Mikhail Kalashnikov, inventore dell’arma che Libération definiva «l’invenzione più importante del ’900», è morto ieri a 94 anni, a Izhevsk, Russia. Nato in Siberia, famiglia sterminata da Stalin, quando fu ferito all’inizio della della II guerra mondiale cominciò a lavorare su quello che nel 1947 diventerà l’Ak-47. Da lì seguirà in prima persona la produzione (100mila pezzi l’anno) fino ai 92 anni, cosa che non gli impedì di appoggiare nel 2006 la campagna mondiale contro la proliferazione delle armi da fuoco. «Quando vedo che civili inermi vengono uccisi da quei mitragliatori – ha detto una volta -, sono preso da ansia e rabbia. Mi tranquillizzo ripetendo a me stesso che ho inventato l’Ak-47 per proteggere la mia patria».

L’Ak-47 è divenuto talmente popolare che in alcuni paesi africani ai bambini viene dato il nome di Kalash ‘in onorè del leggendario fucile automatico, impiegato in tante guerre di liberazione per il suo prezzo accessibile e successivamente da tutti contro tutti.

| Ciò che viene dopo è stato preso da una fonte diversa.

`src/design/uoa_pkg.sv`:
```
`default_nettype none
// ----------------------------------------------------------------------------
// uoa_pkg: shared types and constants for the undocumented opcode ALU
// Operation codes, status bit positions, fix-up constants and the item and
// result records passed between the pipeline registers and the datapath.
// ----------------------------------------------------------------------------
package uoa_pkg;

    // Operation codes as presented on s_kind. Codes above KIND_XXA act as NOP.
    typedef enum logic [4:0] {
        KIND_ANC = 5'd0,
        KIND_ARR = 5'd1,
        KIND_ASR = 5'd2,
        KIND_DCP = 5'd3,
        KIND_ISC = 5'd4,
        KIND_LAS = 5'd5,
        KIND_LAX = 5'd6,
        KIND_LXA = 5'd7,
        KIND_NOP = 5'd8,
        KIND_RLA = 5'd9,
        KIND_RRA = 5'd10,
        KIND_SAX = 5'd11,
        KIND_SBX = 5'd12,
        KIND_SHA = 5'd13,
        KIND_SHS = 5'd14,
        KIND_SHX = 5'd15,
        KIND_SHY = 5'd16,
        KIND_SRE = 5'd17,
        KIND_XXA = 5'd18
    } uoa_kind_t;

    // Bit positions in the status byte.
    localparam int unsigned FLAG_N = 7;
    localparam int unsigned FLAG_V = 6;
    localparam int unsigned FLAG_D = 3;
    localparam int unsigned FLAG_Z = 1;
    localparam int unsigned FLAG_C = 0;

    // Magic constant ORed into A by the unstable LXA and XXA operations.
    localparam logic [7:0] LXA_MAGIC     = 8'hEE;
    // Decimal adjust for one BCD digit and the largest legal digit.
    localparam logic [3:0] BCD_ADJ       = 4'h6;
    localparam logic [4:0] BCD_DIGIT_MAX = 5'd9;
    // ARR decimal fix-up: threshold on a rounded-up nibble and high-digit adjust.
    localparam logic [4:0] ARR_FIX_LIMIT = 5'd5;
    localparam logic [7:0] ARR_HI_ADJ    = 8'h60;

    typedef struct packed {
        logic [4:0]  kind;
        logic [7:0]  acc_in;
        logic [7:0]  xreg_in;
        logic [7:0]  yreg_in;
        logic [7:0]  stack_in;
        logic [7:0]  status_in;
        logic [7:0]  operand;
        logic [15:0] base_address;
    } uoa_item_t;

    typedef struct packed {
        logic [7:0]  acc_out;
        logic [7:0]  xreg_out;
        logic [7:0]  stack_out;
        logic [7:0]  status_out;
        logic        write_enable;
        logic [15:0] write_address;
        logic [7:0]  write_data;
    } uoa_result_t;

endpackage
`default_nettype wire

```
`src/design/uoa_exec.sv`:
```
`default_nettype none
// ----------------------------------------------------------------------------
// uoa_exec: combinational datapath for the undocumented opcode ALU
// Computes the new registers, status byte and memory write for one item.
// ----------------------------------------------------------------------------
module uoa_exec
    import uoa_pkg::*;
(
    input  uoa_item_t   item,
    output uoa_result_t result
);

    logic        c_in;
    logic [7:0]  hi1;
    logic [15:0] addr_y;
    logic [15:0] addr_x;
    logic [7:0]  m_dec;
    logic [7:0]  m_inc;
    logic [7:0]  m_rol;
    logic [7:0]  m_ror;
    logic [7:0]  m_lsr;
    logic [7:0]  and_ax;
    logic [7:0]  and_am;
    logic [7:0]  dcp_diff;
    logic [7:0]  sbx_diff;

    // SBC on the incremented operand (ISC).
    logic        sbc_b;
    logic [8:0]  sbc_diff;
    logic [4:0]  sbc_al0;
    logic [4:0]  sbc_ah0;
    logic [3:0]  sbc_al;
    logic [3:0]  sbc_ah;
    logic        sbc_v;
    logic [7:0]  sbc_res;

    // ADC on the rotated operand (RRA); carry in is the bit rotated out.
    logic        adc_ci;
    logic [8:0]  adc_sum;
    logic [4:0]  adc_al0;
    logic [5:0]  adc_al;
    logic [4:0]  adc_ah0;
    logic [5:0]  adc_ah;

    // ARR.
    logic [7:0]  arr_r0;
    logic [7:0]  arr_r1;
    logic        arr_lo_fix;
    logic        arr_hi_fix;

    logic [7:0]  a;
    logic [7:0]  st;

    assign c_in     = item.status_in[FLAG_C];
    assign hi1      = item.base_address[15:8] + 8'd1;
    assign addr_y   = item.base_address + {8'h00, item.yreg_in};
    assign addr_x   = item.base_address + {8'h00, item.xreg_in};
    assign m_dec    = item.operand - 8'd1;
    assign m_inc    = item.operand + 8'd1;
    assign m_rol    = {item.operand[6:0], c_in};
    assign m_ror    = {c_in, item.operand[7:1]};
    assign m_lsr    = {1'b0, item.operand[7:1]};
    assign and_ax   = item.acc_in & item.xreg_in;
    assign and_am   = item.acc_in & item.operand;
    assign dcp_diff = item.acc_in - m_dec;
    assign sbx_diff = and_ax - item.operand;

    assign sbc_b    = ~c_in;
    assign sbc_diff = {1'b0, item.acc_in} - {1'b0, m_inc} - {8'd0, sbc_b};
    assign sbc_al0  = {1'b0, item.acc_in[3:0]} - {1'b0, m_inc[3:0]} - {4'd0, sbc_b};
    assign sbc_ah0  = {1'b0, item.acc_in[7:4]} - {1'b0, m_inc[7:4]} - {4'd0, sbc_al0[4]};
    assign sbc_al   = sbc_al0[4] ? (sbc_al0[3:0] - BCD_ADJ) : sbc_al0[3:0];
    assign sbc_ah   = sbc_ah0[4] ? (sbc_ah0[3:0] - BCD_ADJ) : sbc_ah0[3:0];
    assign sbc_v    = (item.acc_in[7] ^ sbc_diff[7]) & (item.acc_in[7] ^ m_inc[7]);
    assign sbc_res  = item.status_in[FLAG_D] ? {sbc_ah, sbc_al} : sbc_diff[7:0];

    assign adc_ci   = item.operand[0];
    assign adc_sum  = {1'b0, item.acc_in} + {1'b0, m_ror} + {8'd0, adc_ci};
    assign adc_al0  = {1'b0, item.acc_in[3:0]} + {1'b0, m_ror[3:0]} + {4'd0, adc_ci};
    assign adc_al   = (adc_al0 > BCD_DIGIT_MAX) ? ({1'b0, adc_al0} + {2'b00, BCD_ADJ})
                                                : {1'b0, adc_al0};
    assign adc_ah0  = {1'b0, item.acc_in[7:4]} + {1'b0, m_ror[7:4]}
                      + {4'd0, (adc_al[5:4] != 2'b00)};
    assign adc_ah   = (adc_ah0 > BCD_DIGIT_MAX) ? ({1'b0, adc_ah0} + {2'b00, BCD_ADJ})
                                                : {1'b0, adc_ah0};

    assign arr_r0     = {c_in, and_am[7:1]};
    assign arr_lo_fix = ({1'b0, and_am[3:0]} + {4'd0, and_am[0]}) > ARR_FIX_LIMIT;
    assign arr_hi_fix = ({1'b0, and_am[7:4]} + {4'd0, and_am[4]}) > ARR_FIX_LIMIT;
    assign arr_r1     = arr_lo_fix ? {arr_r0[7:4], arr_r0[3:0] + BCD_ADJ} : arr_r0;

    always_comb begin
        result               = '0;
        result.acc_out       = item.acc_in;
        result.xreg_out      = item.xreg_in;
        result.stack_out     = item.stack_in;
        st                   = item.status_in;
        a                    = item.acc_in;
        case (item.kind)
            KIND_ANC: begin
                a         = and_am;
                st[FLAG_C] = and_am[7];
            end
            KIND_ARR: begin
                a          = arr_r0;
                st[FLAG_V] = and_am[6] ^ arr_r0[6];
                if (item.status_in[FLAG_D]) begin
                    a          = arr_hi_fix ? (arr_r1 + ARR_HI_ADJ) : arr_r1;
                    st[FLAG_C] = arr_hi_fix;
                end else begin
                    st[FLAG_C] = arr_r0[6];
                end
            end
            KIND_ASR: begin
                a          = {1'b0, and_am[7:1]};
                st[FLAG_C] = and_am[0];
            end
            KIND_DCP: begin
                result.write_enable = 1'b1;
                result.write_data   = m_dec;
                st[FLAG_C]          = item.acc_in >= m_dec;
            end
            KIND_ISC: begin
                result.write_enable = 1'b1;
                result.write_data   = m_inc;
                a                   = sbc_res;
                st[FLAG_V]          = sbc_v;
                st[FLAG_C]          = ~sbc_diff[8];
            end
            KIND_LAS: begin
                a                = item.operand & item.stack_in;
                result.xreg_out  = item.operand & item.stack_in;
                result.stack_out = item.operand & item.stack_in;
            end
            KIND_LAX: begin
                a               = item.operand;
                result.xreg_out = item.operand;
            end
            KIND_LXA: begin
                a               = (item.acc_in | LXA_MAGIC) & item.operand;
                result.xreg_out = (item.acc_in | LXA_MAGIC) & item.operand;
            end
            KIND_RLA: begin
                result.write_enable = 1'b1;
                result.write_data   = m_rol;
                a                   = item.acc_in & m_rol;
                st[FLAG_C]          = item.operand[7];
            end
            KIND_RRA: begin
                result.write_enable = 1'b1;
                result.write_data   = m_ror;
                if (item.status_in[FLAG_D]) begin
                    a          = {adc_ah[3:0], adc_al[3:0]};
                    st[FLAG_V] = (adc_ah0[3] ^ item.acc_in[7]) & ~(item.acc_in[7] ^ m_ror[7]);
                    st[FLAG_C] = adc_ah[5:4] != 2'b00;
                end else begin
                    a          = adc_sum[7:0];
                    st[FLAG_V] = ~(item.acc_in[7] ^ m_ror[7]) & (item.acc_in[7] ^ adc_sum[7]);
                    st[FLAG_C] = adc_sum[8];
                end
            end
            KIND_SAX: begin
                result.write_enable = 1'b1;
                result.write_data   = and_ax;
            end
            KIND_SBX: begin
                result.xreg_out = sbx_diff;
                st[FLAG_C]      = item.operand <= and_ax;
            end
            KIND_SHA: begin
                result.write_enable  = 1'b1;
                result.write_address = addr_y;
                result.write_data    = and_ax & hi1;
            end
            KIND_SHS: begin
                result.stack_out     = and_ax;
                result.write_enable  = 1'b1;
                result.write_address = addr_y;
                result.write_data    = and_ax & hi1;
            end
            KIND_SHX: begin
                result.write_enable  = 1'b1;
                result.write_address = addr_y;
                result.write_data    = item.xreg_in & hi1;
            end
            KIND_SHY: begin
                result.write_enable  = 1'b1;
                result.write_address = addr_x;
                result.write_data    = item.yreg_in & hi1;
            end
            KIND_SRE: begin
                result.write_enable = 1'b1;
                result.write_data   = m_lsr;
                a                   = item.acc_in ^ m_lsr;
                st[FLAG_C]          = item.operand[0];
            end
            KIND_XXA: begin
                a = (item.acc_in | LXA_MAGIC) & item.xreg_in & item.operand;
            end
            default: begin
                a = item.acc_in;
            end
        endcase

        // N and Z follow each op's binary result (DCP: the compare); ops not listed keep them.
        case (item.kind)
            KIND_ANC, KIND_ASR, KIND_LAS, KIND_LAX, KIND_LXA, KIND_RLA, KIND_SRE,
            KIND_XXA: begin
                st[FLAG_N] = a[7];
                st[FLAG_Z] = a == 8'h00;
            end
            KIND_ARR: begin
                st[FLAG_N] = c_in;
                st[FLAG_Z] = arr_r0 == 8'h00;
            end
            KIND_DCP: begin
                st[FLAG_N] = dcp_diff[7];
                st[FLAG_Z] = dcp_diff == 8'h00;
            end
            KIND_ISC: begin
                st[FLAG_N] = sbc_diff[7];
                st[FLAG_Z] = sbc_diff[7:0] == 8'h00;
            end
            KIND_RRA: begin
                if (item.status_in[FLAG_D]) begin
                    st[FLAG_N] = adc_ah0[3];
                    st[FLAG_Z] = adc_sum[7:0] == 8'h00;
                end else begin
                    st[FLAG_N] = adc_sum[7];
                    st[FLAG_Z] = adc_sum[7:0] == 8'h00;
                end
            end
            KIND_SBX: begin
                st[FLAG_N] = sbx_diff[7];
                st[FLAG_Z] = sbx_diff == 8'h00;
            end
            default: begin
                st = st;
            end
        endcase

        result.acc_out    = a;
        result.status_out = st;
    end

endmodule
`default_nettype wire

```
`src/design/undocumented_opcode_alu_unit.sv`:
```
`default_nettype none
// ----------------------------------------------------------------------------
// undocumented_opcode_alu_unit: execute stage for undocumented NMOS 6502 ops
// Two-register pipeline around the combinational datapath in uoa_exec.
// ----------------------------------------------------------------------------
// This unit executes the undocumented NMOS 6502 operations (ANC, ARR, ASR,
// DCP, ISC, LAS, LAX, LXA, NOP, RLA, RRA, SAX, SBX, SHA, SHS, SHX, SHY, SRE
// and XXA) on registers and an operand that the surrounding core has already
// fetched. Each input transaction carries the operation code, A, X, Y, S,
// the status byte, the operand byte and the unindexed base address; each
// output transaction carries the new A, X, S and status byte plus an
// optional memory write. Every input transaction produces exactly one output
// transaction, in order. The unit holds an input register and a result
// register with one level of combinational logic between them (a few 8- and
// 16-bit adders plus BCD adjust); an accepted transaction is held in the input
// register, and its result is registered in the result register before it
// appears on the m_ side. A new transaction can be accepted on every cycle
// as long as the m_ side keeps taking results. When the m_ side stalls, the
// two registers fill and s_ready drops after the second transaction is held.
// Read-modify-write ops and SAX report write_address as zero because the
// write goes back to the operand's own address; SH* ops store the register
// masked with the base high byte plus one at base plus index. Operation
// codes above 18 behave as NOP.
// ----------------------------------------------------------------------------
module undocumented_opcode_alu_unit
    import uoa_pkg::*;
(
    input  wire         aclk,
    input  wire         aresetn,

    input  wire         s_valid,
    output logic        s_ready,
    input  wire  [4:0]  s_kind,
    input  wire  [7:0]  s_acc_in,
    input  wire  [7:0]  s_xreg_in,
    input  wire  [7:0]  s_yreg_in,
    input  wire  [7:0]  s_stack_in,
    input  wire  [7:0]  s_status_in,
    input  wire  [7:0]  s_operand,
    input  wire  [15:0] s_base_address,

    output logic        m_valid,
    input  wire         m_ready,
    output logic [7:0]  m_acc_out,
    output logic [7:0]  m_xreg_out,
    output logic [7:0]  m_stack_out,
    output logic [7:0]  m_status_out,
    output logic        m_write_enable,
    output logic [15:0] m_write_address,
    output logic [7:0]  m_write_data
);

    logic        in_valid_reg;
    logic        in_valid_next;
    uoa_item_t   in_item_reg;
    logic        out_valid_reg;
    logic        out_valid_next;
    uoa_result_t out_result_reg;
    uoa_result_t exec_result;
    logic        in_load;
    logic        out_load;

    // When the input register is full, the result register loads if it is empty or
    // its transaction is taken in the same cycle; the input register drains into it.
    assign out_load = in_valid_reg && (!out_valid_reg || m_ready);
    assign s_ready  = !in_valid_reg || out_load;
    assign in_load  = s_valid && s_ready;

    always_comb begin
        in_valid_next = in_valid_reg;
        if (in_load) begin
            in_valid_next = 1'b1;
        end else if (out_load) begin
            in_valid_next = 1'b0;
        end
    end

    always_comb begin
        out_valid_next = out_valid_reg;
        if (out_load) begin
            out_valid_next = 1'b1;
        end else if (m_ready) begin
            out_valid_next = 1'b0;
        end
    end

    always_ff @(posedge aclk) begin
        if (!aresetn) begin
            in_valid_reg  <= 1'b0;
            out_valid_reg <= 1'b0;
        end else begin
            in_valid_reg  <= in_valid_next;
            out_valid_reg <= out_valid_next;
        end
    end

    // Payload registers carry no reset.
    always_ff @(posedge aclk) begin
        if (in_load) begin
            in_item_reg.kind         <= s_kind;
            in_item_reg.acc_in       <= s_acc_in;
            in_item_reg.xreg_in      <= s_xreg_in;
            in_item_reg.yreg_in      <= s_yreg_in;
            in_item_reg.stack_in     <= s_stack_in;
            in_item_reg.status_in    <= s_status_in;
            in_item_reg.operand      <= s_operand;
            in_item_reg.base_address <= s_base_address;
        end
        if (out_load) begin
            out_result_reg <= exec_result;
        end
    end

    uoa_exec u_exec (
        .item   (in_item_reg),
        .result (exec_result)
    );

    assign m_valid         = out_valid_reg;
    assign m_acc_out       = out_result_reg.acc_out;
    assign m_xreg_out      = out_result_reg.xreg_out;
    assign m_stack_out     = out_result_reg.stack_out;
    assign m_status_out    = out_result_reg.status_out;
    assign m_write_enable  = out_result_reg.write_enable;
    assign m_write_address = out_result_reg.write_address;
    assign m_write_data    = out_result_reg.write_data;

    // Reset empties both pipeline registers.
    assert property (@(posedge aclk) !aresetn |=> !in_valid_reg && !out_valid_reg)
        else $error("pipeline not empty after reset");

    // An accepted transaction always lands in the input register.
    assert property (@(posedge aclk) disable iff (!aresetn)
        s_valid && s_ready |=> in_valid_reg)
        else $error("accepted transaction lost at input register");

    // A held input transaction keeps its contents while the result side stalls.
    assert property (@(posedge aclk) disable iff (!aresetn)
        in_valid_reg && out_valid_reg && !m_ready |=> in_valid_reg && $stable(in_item_reg))
        else $error("input register changed while stalled");

    // A nonzero write address only ever comes with a write.
    assert property (@(posedge aclk) disable iff (!aresetn)
        out_valid_reg && (out_result_reg.write_address != 16'h0000)
        |-> out_result_reg.write_enable)
        else $error("write address without write enable");

    // A result handed on from the input register shows up as valid.
    assert property (@(posedge aclk) disable iff (!aresetn)
        out_load |=> out_valid_reg)
        else $error("result register dropped a transaction");

endmodule
`default_nettype wire
```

Nella Kamchatka nel luglio 2008 è stato eretto un monumento al mitragliatore, mentre il compositore serbo Goran Bregovic ha intitolato Kalashnikov una sua canzone. In Brasile c’è un liutaio che costruisce chitarre elettriche a partire da kalashnikov dismessi. Quando compì 90 anni l’allora presidente Dmitri Medvedev lo decorò con la medaglia d’oro definendolo l’inventore di «uno dei nostri migliori simboli nazionali». Ma Mikhail Kalashnikov non ha tratto molti benefici economici dalla sua invenzione, perché la Russia non gli ha mai riconosciuto i diritti di proprietà intellettuale. Negli ultimi anni lui ha deciso di ricavare qualcosa dalla sua «creatura» concedendo l’uso del suo nome per un ombrello, un orologio, un’auto e, manco a dirlo, una vodka. Due anni fa ha vinto una causa in Francia contro una società che voleva commercializzare una bevanda energetica chiamandola “Kalaschnikow”.